Screaming Females: Castle Talk
It’s difficult to look at the stats on New Jersey power trio Screaming Females and not see the band as a throwback to countless styles and sounds gone by. Initial spins through the band’s fourth album, Castle Talk, are bound to be derailed by games of “spot the reference”: There’s the pealing Dinosaur Jr. fills in “I Don’t Mind It” and “Ghost.” “Sheep” boasts a classic loud-soft-loud structure—with accompanying sexual frustrations and Ivy League anxiety—à la the Pixies. At least one time per song, frontwoman Marissa Paternoster adopts the vocal vibrato of Sleater-Kinney’s Corin Tucker.

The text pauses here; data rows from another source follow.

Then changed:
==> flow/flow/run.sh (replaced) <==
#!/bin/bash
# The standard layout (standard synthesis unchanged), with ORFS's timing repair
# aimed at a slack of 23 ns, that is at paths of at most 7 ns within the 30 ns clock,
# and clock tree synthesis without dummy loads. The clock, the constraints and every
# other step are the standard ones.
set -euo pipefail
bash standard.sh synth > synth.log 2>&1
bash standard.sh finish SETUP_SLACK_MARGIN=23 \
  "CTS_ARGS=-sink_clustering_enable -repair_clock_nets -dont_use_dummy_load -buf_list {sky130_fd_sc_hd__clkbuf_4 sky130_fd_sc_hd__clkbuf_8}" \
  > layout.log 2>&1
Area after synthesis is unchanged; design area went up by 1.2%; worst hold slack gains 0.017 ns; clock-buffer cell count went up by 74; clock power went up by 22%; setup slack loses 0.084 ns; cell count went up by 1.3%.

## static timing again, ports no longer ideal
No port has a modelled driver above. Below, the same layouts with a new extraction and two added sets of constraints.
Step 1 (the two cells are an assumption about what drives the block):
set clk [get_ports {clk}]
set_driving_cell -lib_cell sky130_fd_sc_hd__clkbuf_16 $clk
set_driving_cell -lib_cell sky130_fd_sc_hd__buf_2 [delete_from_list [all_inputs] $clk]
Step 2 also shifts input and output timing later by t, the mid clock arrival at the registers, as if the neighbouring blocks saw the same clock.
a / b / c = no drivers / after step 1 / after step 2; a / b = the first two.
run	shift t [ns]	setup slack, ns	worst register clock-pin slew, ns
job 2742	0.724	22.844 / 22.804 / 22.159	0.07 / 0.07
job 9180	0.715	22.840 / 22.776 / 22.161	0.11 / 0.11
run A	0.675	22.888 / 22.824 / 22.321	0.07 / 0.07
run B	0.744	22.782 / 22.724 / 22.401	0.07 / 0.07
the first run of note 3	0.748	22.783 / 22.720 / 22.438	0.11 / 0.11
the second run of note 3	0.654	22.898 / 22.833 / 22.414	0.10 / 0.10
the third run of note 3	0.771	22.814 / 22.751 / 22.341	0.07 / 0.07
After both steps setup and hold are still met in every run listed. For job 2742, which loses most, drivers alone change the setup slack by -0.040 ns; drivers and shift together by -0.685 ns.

However, Castle Talk eventually outpaces its obvious debts to the past, revealing a collection of refreshingly raw, heartfelt punk songs played with a crackling verve held over from the band’s constantly packed touring itineraries. Propelled by the understated beats of drummer Jarrett Dougherty, Paternoster and bassist Michael Abbate wind circles around each other, with Abbate’s rubbery basslines making room for Paternoster’s fretboard fireworks. Paternoster is a versatile bandleader, playing confrontational on “A New Kid” before getting vulnerable on the spare strummer “Deluxe.” Her solos are occasionally undone by Castle Talk’s thin, untreated production—but a record that could so convincingly slip into the back catalog of SST or Kill Rock Stars shouldn’t sound state-of-the-art anyway.